The bearing capacity of shallow foundations under static loads has been widely studied by various authors. In contrast, the bearing capacity under dynamic loads has been solved indirectly by adopting an equivalent pseudostatic approach or by means of reduction coefficients. The study of the problems related to cyclic loads has focused mainly on the behavior of granular soils. However, in the case of cohesive soils, these began to be studied in detail as a result of the Northridge, Kocaeli and Chi-Chi earthquakes that took place in the 90s. The object of the present work is to evaluate the influence of pore pressure in the calculation of bearing capacity of shallow foundation on cohesive soil and dynamically requested. This research is based on the results of cyclic simple shear tests carried out with samples from the Prat port (Barcelona). A pore-water pressure generation equation is proposed that depends on the effective vertical stress in situ (sigma(ov)'), static shear stress (tau(o)), cyclic shear stress (tau(c)), and void ratio (epsilon(0)).

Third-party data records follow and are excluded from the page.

<file path="config.mk">
export PLATFORM = sky130hd
export DESIGN_NAME = instr_encoder_flat
export DESIGN_NICKNAME = d
export VERILOG_FILES = /design/src/rtl/aphelion_pkg.sv /design/src/rtl/instr_encoder_if.sv /design/src/rtl/instr_pack.sv /design/src/rtl/instr_encoder.sv /design/src/flat_wrapper.sv
export SDC_FILE = /design/constraint.sdc
export NUM_CORES = 1
export LEC_CHECK = 0
export CAP_MARGIN = 20
export CORE_AREA = 2 2 158 160
export CTS_BUF_LIST = sky130_fd_sc_hd__clkbuf_2 sky130_fd_sc_hd__clkbuf_4 sky130_fd_sc_hd__clkbuf_8
export CTS_CLUSTER_SIZE = 10
export DETAILED_ROUTE_END_ITERATION = 8
export DIE_AREA = 0 0 160 162
export PLACE_DENSITY = 0.53
export SLEW_MARGIN = 40
export SYNTH_ARGS = -nofsm -noshare
export SYNTH_HDL_FRONTEND = slang
export SYNTH_HIERARCHICAL = 1
export SYNTH_SLANG_ARGS = --single-unit
</file>
<file path="constraint.sdc">
create_clock -name clk -period 4.32 [get_ports clk]
set_clock_uncertainty 0.15 [all_clocks]
set_input_delay 1.296 -clock clk [delete_from_list [all_inputs] [get_ports clk]]
set_output_delay 1.296 -clock clk [all_outputs]
set_load 0.01 [all_outputs]
</file>
<file path="src/rtl/aphelion_pkg.sv">
// rtl/aphelion_pkg.sv - Aphelion instruction formats, field positions and immediate helpers
package aphelion_pkg;

  typedef enum logic [2:0] {
    FMT_R = 3'd0,
    FMT_M = 3'd1,
    FMT_F = 3'd2,
    FMT_J = 3'd3,
    FMT_B = 3'd4,
    FMT_E = 3'd5
  } fmt_e;

  localparam int RDE_LSB     = 8;
  localparam int RS1_LSB     = 12;
  localparam int RS2_LSB     = 16;
  localparam int FUNC_LSB_RM = 28;
  localparam int FUNC_LSB_F  = 12;
  localparam int FUNC_LSB_B  = 8;

  localparam int IMM_LSB_R = 20;
  localparam int IMM_LSB_M = 16;
  localparam int IMM_LSB_F = 16;
  localparam int IMM_LSB_J = 12;
  localparam int IMM_LSB_B = 12;
  localparam int IMM_LSB_E = 8;

  // Zero marks a format with no encoding (illegal type).
  function automatic logic [4:0] imm_width(fmt_e f);
    case (f)
      FMT_R:   return 5'd8;
      FMT_M:   return 5'd12;
      FMT_F:   return 5'd16;
      FMT_J:   return 5'd20;
      FMT_B:   return 5'd20;
      FMT_E:   return 5'd24;
      default: return 5'd0;
    endcase
  endfunction

  // True when imm survives truncation to w bits and sign-extension back.
  function automatic logic imm_fits(logic [23:0] imm, logic [4:0] w);
    logic signed [23:0] s;
    if (w >= 5'd24) return 1'b1;
    if (w == 5'd0) return 1'b0;
    s = $signed(imm) >>> (w - 5'd1);
    return (s == '0) || (&s);
  endfunction

endpackage

</file>
<file path="src/rtl/instr_encoder_if.sv">
// rtl/instr_encoder_if.sv - field-bundle input and instruction-word output handshakes
interface instr_encoder_if;
  logic        in_valid;
  logic        in_ready;
  logic [7:0]  opcode;
  logic [3:0]  rde;
  logic [3:0]  rs1;
  logic [3:0]  rs2;
  logic [3:0]  func;
  logic [23:0] imm;
  logic [2:0]  instr_type;
  logic        out_valid;
  logic        out_ready;
  logic [31:0] instruction;
  logic        out_err;
  logic [15:0] enc_count;
  logic [15:0] err_count;

  modport slave (
    input  in_valid, opcode, rde, rs1, rs2, func, imm, instr_type, out_ready,
    output in_ready, out_valid, instruction, out_err, enc_count, err_count
  );

  modport master (
    output in_valid, opcode, rde, rs1, rs2, func, imm, instr_type, out_ready,
    input  in_ready, out_valid, instruction, out_err, enc_count, err_count
  );
endinterface

</file>
<file path="src/rtl/instr_pack.sv">
// rtl/instr_pack.sv - combinational packing of decoded fields into one instruction word
module instr_pack
  import aphelion_pkg::*;
(
  input  logic [7:0]  opcode,
  input  logic [3:0]  rde,
  input  logic [3:0]  rs1,
  input  logic [3:0]  rs2,
  input  logic [3:0]  func,
  input  logic [23:0] imm,
  input  logic [2:0]  instr_type,
  output logic [31:0] word,
  output logic        err
);

  fmt_e        fmt;
  logic [4:0]  width;
  logic [31:0] imm_field;

  always_comb begin
    fmt       = fmt_e'(instr_type);
    width     = imm_width(fmt);
    imm_field = 32'(imm) & ((32'h1 << width) - 32'h1);
    word      = 32'(opcode);
    err       = 1'b0;
    case (fmt)
      FMT_R: word = word | (32'(rde) << RDE_LSB) | (32'(rs1) << RS1_LSB) | (32'(rs2) << RS2_LSB)
                         | (32'(func) << FUNC_LSB_RM) | (imm_field << IMM_LSB_R);
      FMT_M: word = word | (32'(rde) << RDE_LSB) | (32'(rs1) << RS1_LSB)
                         | (32'(func) << FUNC_LSB_RM) | (imm_field << IMM_LSB_M);
      FMT_F: word = word | (32'(rde) << RDE_LSB) | (32'(func) << FUNC_LSB_F) | (imm_field << IMM_LSB_F);
      FMT_J: word = word | (32'(rde) << RDE_LSB) | (imm_field << IMM_LSB_J);
      FMT_B: word = word | (32'(func) << FUNC_LSB_B) | (imm_field << IMM_LSB_B);
      FMT_E: word = word | (imm_field << IMM_LSB_E);
      default: err = 1'b1;
    endcase
    if (!imm_fits(imm, width)) err = 1'b1;
    // A flagged word must never look like a usable encoding.
    if (err) word = '0;
  end

endmodule

</file>
<file path="src/rtl/instr_encoder.sv">
// rtl/instr_encoder.sv - pipelined encoder with output register, skid entry and result counters
module instr_encoder
  import aphelion_pkg::*;
(
  input  logic            clk,
  input  logic            rst,
  instr_encoder_if.slave  bus
);

  typedef enum logic [1:0] {EMPTY, ONE, FULL} buf_state_e;

  buf_state_e  state, next_state;
  logic [31:0] pack_word, out_word, skid_word;
  logic        pack_err, out_err_r, skid_err;
  logic        ready_r;
  logic [15:0] enc_cnt, err_cnt;
  logic        in_fire, out_fire;
  logic        load_out_in, load_out_skid, load_skid;

  instr_pack u_pack (
    .opcode     (bus.opcode),
    .rde        (bus.rde),
    .rs1        (bus.rs1),
    .rs2        (bus.rs2),
    .func       (bus.func),
    .imm        (bus.imm),
    .instr_type (bus.instr_type),
    .word       (pack_word),
    .err        (pack_err)
  );

  assign bus.in_ready    = ready_r;
  assign bus.out_valid   = (state != EMPTY);
  assign bus.instruction = out_word;
  assign bus.out_err     = out_err_r;
  assign bus.enc_count   = enc_cnt;
  assign bus.err_count   = err_cnt;

  assign in_fire  = bus.in_valid && ready_r;
  assign out_fire = (state != EMPTY) && bus.out_ready;

  always_comb begin
    next_state    = state;
    load_out_in   = 1'b0;
    load_out_skid = 1'b0;
    load_skid     = 1'b0;
    case (state)
      EMPTY: if (in_fire) begin
        load_out_in = 1'b1;
        next_state  = ONE;
      end
      ONE: begin
        if (in_fire && out_fire) begin
          load_out_in = 1'b1;
        end else if (in_fire) begin
          load_skid  = 1'b1;
          next_state = FULL;
        end else if (out_fire) begin
          next_state = EMPTY;
        end
      end
      FULL: if (out_fire) begin
        load_out_skid = 1'b1;
        next_state    = ONE;
      end
      default: next_state = EMPTY;
    endcase
  end

  always_ff @(posedge clk or posedge rst) begin
    if (rst) begin
      state     <= EMPTY;
      ready_r   <= 1'b1;
      out_word  <= '0;
      out_err_r <= 1'b0;
      skid_word <= '0;
      skid_err  <= 1'b0;
      enc_cnt   <= '0;
      err_cnt   <= '0;
    end else begin
      state   <= next_state;
      // Registered ready lags one cycle; the skid entry absorbs the word accepted meanwhile.
      ready_r <= (next_state != FULL);
      if (load_out_in) begin
        out_word  <= pack_word;
        out_err_r <= pack_err;
      end else if (load_out_skid) begin
        out_word  <= skid_word;
        out_err_r <= skid_err;
      end
      if (load_skid) begin
        skid_word <= pack_word;
        skid_err  <= pack_err;
      end
      if (out_fire) begin
        if (out_err_r) begin
          if (err_cnt != 16'hFFFF) err_cnt <= err_cnt + 16'd1;
        end else begin
          if (enc_cnt != 16'hFFFF) enc_cnt <= enc_cnt + 16'd1;
        end
      end
    end
  end

endmodule

</file>
<file path="src/flat_wrapper.sv">
// flat-port wrapper written by rule: the top's interface ports become plain ports
module instr_encoder_flat import aphelion_pkg::*;
  (clk, rst, bus_in_valid, bus_opcode, bus_rde, bus_rs1, bus_rs2, bus_func, bus_imm, bus_instr_type, bus_out_ready, bus_in_ready, bus_out_valid, bus_instruction, bus_out_err, bus_enc_count, bus_err_count);
  instr_encoder_if bus_i ();
  input  logic clk;
  input  logic rst;
  input wire logic [$bits(bus_i.in_valid)-1:0] bus_in_valid;
  input wire logic [$bits(bus_i.opcode)-1:0] bus_opcode;
  input wire logic [$bits(bus_i.rde)-1:0] bus_rde;
  input wire logic [$bits(bus_i.rs1)-1:0] bus_rs1;
  input wire logic [$bits(bus_i.rs2)-1:0] bus_rs2;
  input wire logic [$bits(bus_i.func)-1:0] bus_func;
  input wire logic [$bits(bus_i.imm)-1:0] bus_imm;
  input wire logic [$bits(bus_i.instr_type)-1:0] bus_instr_type;
  input wire logic [$bits(bus_i.out_ready)-1:0] bus_out_ready;
  output wire logic [$bits(bus_i.in_ready)-1:0] bus_in_ready;
  output wire logic [$bits(bus_i.out_valid)-1:0] bus_out_valid;
  output wire logic [$bits(bus_i.instruction)-1:0] bus_instruction;
  output wire logic [$bits(bus_i.out_err)-1:0] bus_out_err;
  output wire logic [$bits(bus_i.enc_count)-1:0] bus_enc_count;
  output wire logic [$bits(bus_i.err_count)-1:0] bus_err_count;
  assign bus_i.in_valid = bus_in_valid;
  assign bus_i.opcode = bus_opcode;
  assign bus_i.rde = bus_rde;
  assign bus_i.rs1 = bus_rs1;
  assign bus_i.rs2 = bus_rs2;
  assign bus_i.func = bus_func;
  assign bus_i.imm = bus_imm;
  assign bus_i.instr_type = bus_instr_type;
  assign bus_i.out_ready = bus_out_ready;
  assign bus_in_ready = bus_i.in_ready;
  assign bus_out_valid = bus_i.out_valid;
  assign bus_instruction = bus_i.instruction;
  assign bus_out_err = bus_i.out_err;
  assign bus_enc_count = bus_i.enc_count;
  assign bus_err_count = bus_i.err_count;
  instr_encoder u_core (.clk(clk), .rst(rst), .bus(bus_i));
endmodule
</file>
==> Word-level counts from Yosys, hierarchy flattened <==
Cells that the tools add are included.
{ "op_classes": {"n_eq_ne": 10, "muxes": 29, "n_bitwise": 15, "shifts": 2, "reduce_logical": 15, "magnitude_cmp": 1, "addsub": 4} }
{ "ops": {"columns": ["operator", "count"], "rows": [
  ["$pmux 32 s6", 1],
  ["$or 32x32->32", 5],
  ["$mux 32", 3],
  ["$or 12x32->32", 2],
  ["$or 32x16->32", 2],
  ["$add 16x1->16 const B", 2],
  ["$ne 16x16->1 const B", 2],
  ["$or 32x20->32", 1],
  ["$or 8x32->32", 1],
  ["$pmux 5 s5", 1],
  ["$and 24x24->24", 1],
  ["$logic_not 24->1", 1],
  ["$or 8x12->12", 2],
  ["$reduce_and 24->1", 1],
  ["$shl 1x5->24 const A", 1],
  ["$sshr 24x5->24", 1],
  ["$sub 24x1->24 const B", 1],
  ["$mux 1", 17],
  ["$mux 2", 5],
  ["$eq 3x2->1 const B", 2],
  ["$eq 3x3->1 const B", 2],
  ["$pmux 2 s3", 1],
  ["$reduce_and 3->1", 2],
  ["$reduce_or 6->1", 1],
  ["15 further kinds", 18]
]} }
{ "totals": {"regBits": 101, "output_inout_bits": 67, "input_bits": 55, "elab_cells": 84} }

==> Logic depth before layout (Yosys ltp) <==
Gate-level depths: netlist (run 1).
{ "depth": {"word_depth": 12, "mapped_depth": 19, "ltp_nobuf": 15} }

==> Hierarchy <==
Netlist (run 1), hierarchy kept.
{ "modules_own_cells": {"columns": ["module", "area_per_inst_um2", "cells_each", "seq_area_each_um2", "n_inst"], "rows": [
  ["instr_encoder", 4399.2, 377, 2528.7, 1],
  ["instr_pack", 2552.4, 398, 0.0, 1]
]} }

==> Least setup slack after synthesis (run 1) <==
No wires, ideal clock.
{ "synth_path": {"path_type": "input -> register", "from": "in bus_instr_type[2]", "to": "reg u_core.skid_word[10]", "setup_ns": 0.128, "stages": 17, "t_arrival_ns": 4.808, "slack_ns": -0.766, "path_cell_list": "buf_2 buf_1 buf_1 a21oi_1 inv_1 ha_1 clkbuf_1 clkbuf_1 o31ai_1 a311o_1 a2bb2oi_1 o211ai_1 nor4b_2 a311oi_2 buf_2 nor2_1 mux2_1"} }
{ "synth_via": {"elab_chain_cells": 11} }
{ "synth_lines": {"columns": ["element", "line", "source"], "rows": [
  ["start: declaration", "flat_wrapper.sv:14", "input wire logic [$bits(bus_i.instr_type)-1:0] bus_instr_type;"],
  ["$eq 3x3->1 / $eq 3x2->1 (equally long branches)", "aphelion_pkg.sv:29, instr_pack.sv:26", null],
  ["$reduce_or 2->1 (no line)", null, null],
  ["$pmux 5 s5", "aphelion_pkg.sv:29", "case (f)"],
  ["$sub 5x1->5", "aphelion_pkg.sv:45", "s = $signed(imm) >>> (w - 5'd1);"],
  ["$sshr 24x5->24", "aphelion_pkg.sv:45", null],
  ["$logic_not 24->1 / $reduce_and 24->1 (equally long branches)", "aphelion_pkg.sv:46", "return (s == '0) || (&s);"],
  ["$logic_or 1x1->1", "aphelion_pkg.sv:46", null],
  ["$mux 1", "aphelion_pkg.sv:45", null],
  ["$mux 1", "aphelion_pkg.sv:44", "if (w == 5'd0) return 1'b0;"],
  ["$mux 1", "instr_pack.sv:37", "if (!imm_fits(imm, width)) err = 1'b1;"],
  ["$mux 32 *", "instr_pack.sv:39", "if (err) word = '0;"],
  ["net u_core.pack_word[10]", "instr_encoder.sv:13", "logic [31:0] pack_word, out_word, skid_word;"],
  ["end signal: assignment", "instr_encoder.sv:92", "skid_word <= pack_word;"],
  ["end: declaration", "instr_encoder.sv:13", null]
]} }
The timed path passes the listed nets; every way through them passes the cells marked *. The select of a mux whose other input is x is not followed.
A chain may end at the register's enable or synchronous reset.

==> Final worst setup path (run 1) <==
{ "layout_path": {"from": "in bus_instr_type[1]", "to": "reg u_core.skid_err"} }
{ "layout_via": {"elab_chain_cells": 10} }
{ "layout_lines": {"columns": ["element", "line", "source"], "rows": [
  ["$eq 3x3->1 / $eq 3x2->1 (equally long branches)", "aphelion_pkg.sv:29, instr_pack.sv:26", null],
  ["$reduce_or 2->1 (no line)", null, null],
  ["$pmux 5 s5", "aphelion_pkg.sv:29", null],
  ["$sub 5x1->5", "aphelion_pkg.sv:45", null],
  ["$sshr 24x5->24", "aphelion_pkg.sv:45", null],
  ["$logic_not 24->1 / $reduce_and 24->1 (equally long branches)", "aphelion_pkg.sv:46", null],
  ["$logic_or 1x1->1", "aphelion_pkg.sv:46", null],
  ["$mux 1", "aphelion_pkg.sv:45", null],
  ["$mux 1", "aphelion_pkg.sv:44", null],
  ["$mux 1 *", "instr_pack.sv:37", null],
  ["net u_core.pack_err", "instr_encoder.sv:14", "logic pack_err, out_err_r, skid_err;"],
  ["end signal: assignment", "instr_encoder.sv:93", "skid_err <= pack_err;"],
  ["end: declaration", "instr_encoder.sv:14", null]
]} }
Marked as above.

==> out/results.tsv, run 1 <==
metric	value	unit
placed insts	1283	
number of antenna violations at the first check in global routing	0	
hold path startpoint	u_core/bus.instruction[11]	
number of synthesized flops with an enable pin	0	
Yosys warning count	6	
CP Data Arrival Time	4.45	ns
Vias per Instance	5.16	
area of the mapped netlist	6950	um2
classification of the worst setup path	primary input to flop	
total power divided by cell area	341	nW/um2
final number of max-transition violations	0	
total wirelength of the detailed-routed design	23300	um
die outline area	25900	um2
share of final-layout standard cells stronger than drive strength 1	23.8	%
nets@finish	1045	
clk_lat worst skew	0.38	ns
Antenna Diode Count	0	
worst IR drop on VDD	0.159	mV
leading register cell type out of synthesis	dfrtp_1	
number of clock sinks	101	
Worst Reg-to-Reg Cells	4	
first-pass GRT wire length	36900	um
top cell type's share of synthesized area	36.0	%
CTS Buf Count	9	
ANT nets after route	0	
achievable frequency	0.230	GHz
detailed router's first-iteration violation count	429	
vias in the first global route	6557	
largest net degree at the start of global routing	65	
Post-Layout Cell Count	1309	
sort of element at the start of the critical path	primary input	
DRC violation count after routing	0	
layout overhead on the synthesized area	43.5	%
fin util	41.4	%
cell type with the highest aggregate area in the netlist	dfrtp_1	
Worst R2R Setup Slack	2.21	ns
Worst Hold Path Cells	2	
H-tree Lvls	3	
startpoint of the lowest-slack register-to-register path	u_core/state[0]	
final weighted congestion in routability-driven placement	0.945	
hold_ws	0.330	ns
terminating pin of the worst hold path	u_core/bus.instruction[11]	
initial standard-cell utilization of the core	28.8	%
top-count cell post-synth	nand2_1	
violations in the final reports	negative setup slack	
endpoint kind of the worst setup timing path	flop	
post-place setup slack	-0.917	ns
floorplan row count	57	
overall via count from detail_route	6753	
total nets after synthesis	838	
Floorplan Core Area	24100	um2
Mapped Cells	775	
required time of the worst setup path	4.43	ns
ranking of synthesized cells by area	dfrtp_1 (36%), nand2_1 (6.6%), mux2_1 (5.3%), a22oi_1 (4.0%), nor2_1 (3.6%)	
post-synthesis cell type count	81	
sum of net half-perimeters after detailed placement	17200	um
remaining global-route overflow	0	
ratio of final minimum period to clock period	101	%
total global-route track usage	18.0	%
Setup violations, final	1	
slack of the critical path	-0.0225	ns
Seq/Total Area, Yosys	36.4	%
slew margin rel.	66.9	%
crit path max fanout	8	
die span in y	162	um
actual slew at the worst max-slew pin	0.494	ns
number of maximum-capacitance constraint violations	0	
Routed wire per std cell	17.8	um
flip-flop and latch count after synthesis	101	
count of pins on the block boundary	122	
unrepaired setup endpoints after global routing	yes	
mean cell area of the mapped netlist	8.97	um2
clock tree from TritonCTS	yes	
capture point of the worst reg-to-reg path	u_core/skid_word[28]	
class of the tightest hold or removal check	flop to flop	
outcome	complete, but fails checks	
number of search-and-repair iterations in the first detailed-routing pass	5	
reported leakage power	4.36	nW
min Tclk post-route	4.34	ns
top post-synthesis cells by count	nand2_1 (122), dfrtp_1 (100), nor2_1 (67)	
die outline width	160	um
total of buffers placed on input and output ports	121	
Final Hold Fails	0	
total power	3.40	mW
library cell used as clock root buffer	clkbuf_8	
deepest clock path buffer count	2	
fill count	2453	
post-CTS clock slew at the launch and capture registers of the worst setup and hold paths	0.09	ns
share of flip-flops with an asynchronous set or reset after synthesis	100	%
how the worst max path moves through the flow:
stage	from	endpoint	slack [ns]
5_1_grt	bus_instr_type[1]	u_core/skid_err	-0.09
3_3_place_gp	bus_instr_type[1]	u_core/skid_word[0]	-0.89
6_report	bus_instr_type[1]	u_core/skid_err	-0.02
2_1_floorplan	bus_instr_type[0]	u_core/skid_err	-0.25
3_5_place_dp	bus_instr_type[1]	u_core/skid_word[26]	-0.92
4_1_cts	bus_instr_type[2]	u_core/skid_word[26]	0.02
per-stage QoR:
stage | setup TNS, ns | instance area [um2]
final | -0.0225 | 9970
after floorplan | -12.99 | 7140
after global placement | -53.34 | 9340
after CTS | 0 | 9740
after detailed placement | -54.84 | 9340
after global routing | -0.304 | 9970
what timing repair did:
action                     4_1_cts  5_1_grt
resized for setup               22       42
pin swaps                       17       19
cloned                           1        0
hold buffers                     0        0
hold endpoints to repair         0        0
buffers inserted                 8        4
setup endpoints to repair       66       66
area by class of cell:
type                    instances  area (um2)  share of cell area [%]
flip-flops and latches        101        2530                    25.4
inverters                      13        56.3                   0.565
clock buffers                   9         124                    1.24
well taps                     324         405                    4.06
clock inverters                 5        86.3                   0.866
repair buffers                254        2310                    23.1
multi-input cells             603        4460                    44.8
where the power goes:
group | internal [mW] | leakage (nW) | switching (mW) | total [mW]
registers | 1.15 | 1.36 | 0.173 | 1.32
clock network | 0.324 | 0.106 | 0.334 | 0.658
logic | 0.715 | 2.89 | 0.706 | 1.42
total | 2.19 | 4.36 | 1.21 | 3.40
cells by family after synthesis:
family,count (synthesis),synth area share [%]
AND/OR/NAND/NOR,317,23.6
AO/OA/AOI/OAI,180,18.7
flip-flops,101,36.4
buffers and inverters,71,4.61
multiplexers,65,10.9
XOR/XNOR,33,4.36
adder cells (fa/ha/maj),8,1.44
critical path, stage by stage:
cell	delay [ns]
buf_6	0.09
or3b_4	0.42
nand2_8	0.09
buf_6	0.10
ha_4	0.22
buf_6	0.13
nor2_4	0.10
nor2_2	0.05
o311a_4	0.38
nand2b_4	0.16
a221oi_4	0.27
nor4b_4	0.30
a311oi_4	0.07
buf_12	0.17
buf_6	0.11
or2_4	0.23
mux2_4	0.25
layout by cell type (no fill, tap or decap), types with 9 or more instances in the layout:
cell type | netlist | routed
clkdlybuf4s50_1 | 0 | 118
mux2_1 | 33 | 33
nor2_1 | 67 | 60
nand2_1 | 122 | 122
nand3_1 | 20 | 20
o22ai_1 | 10 | 10
mux2i_1 | 20 | 20
o21ai_0 | 23 | 22
xor2_1 | 15 | 15
buf_6 | 3 | 11
clkbuf_8 | 0 | 9
buf_4 | 3 | 120
nor3_1 | 11 | 10
a21oi_1 | 31 | 30
o211ai_1 | 9 | 9
nand4_1 | 14 | 14
xnor2_1 | 17 | 15
a22oi_1 | 37 | 34
dfrtp_1 | 100 | 100
per-layer routing:
metal	global-route usage [%]	wire (um)
met1	24.6	10700
met2	29.8	11000
met3	2.81	1120
met4	4.71	457
met5	0	0
flip-flops by register name, indices dropped and copies added, names as in the netlist:
| register | flops |
|---|---|
| u_core/bus.instruction | 32 |
| u_core/skid_word | 32 |
| u_core/bus.enc_count | 16 |
| u_core/bus.err_count | 16 |
| u_core/state | 2 |
| u_core/bus.in_ready | 1 |
| u_core/bus.out_err | 1 |
| u_core/skid_err | 1 |
(Power assumes the default switching activity.)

The formulation was implemented to the finite difference software FLAC2D, by which the bearing capacity of foundations can be determined. The proposed formulation can calculate the maximum cyclic load (CL) that a cohesive soil can resist before failure by cyclic softening, as a consequence of cyclic loads transferred by a shallow foundation. The practical application of this research is to provide a chart to calculate the bearing capacity of cohesive soils requested by cyclic loading (CL). This application takes into account the properties of the ground, the static load capacity (Phe) and the effective load outside the foundation (q). In addition, the formulation is validated in the application of a real case.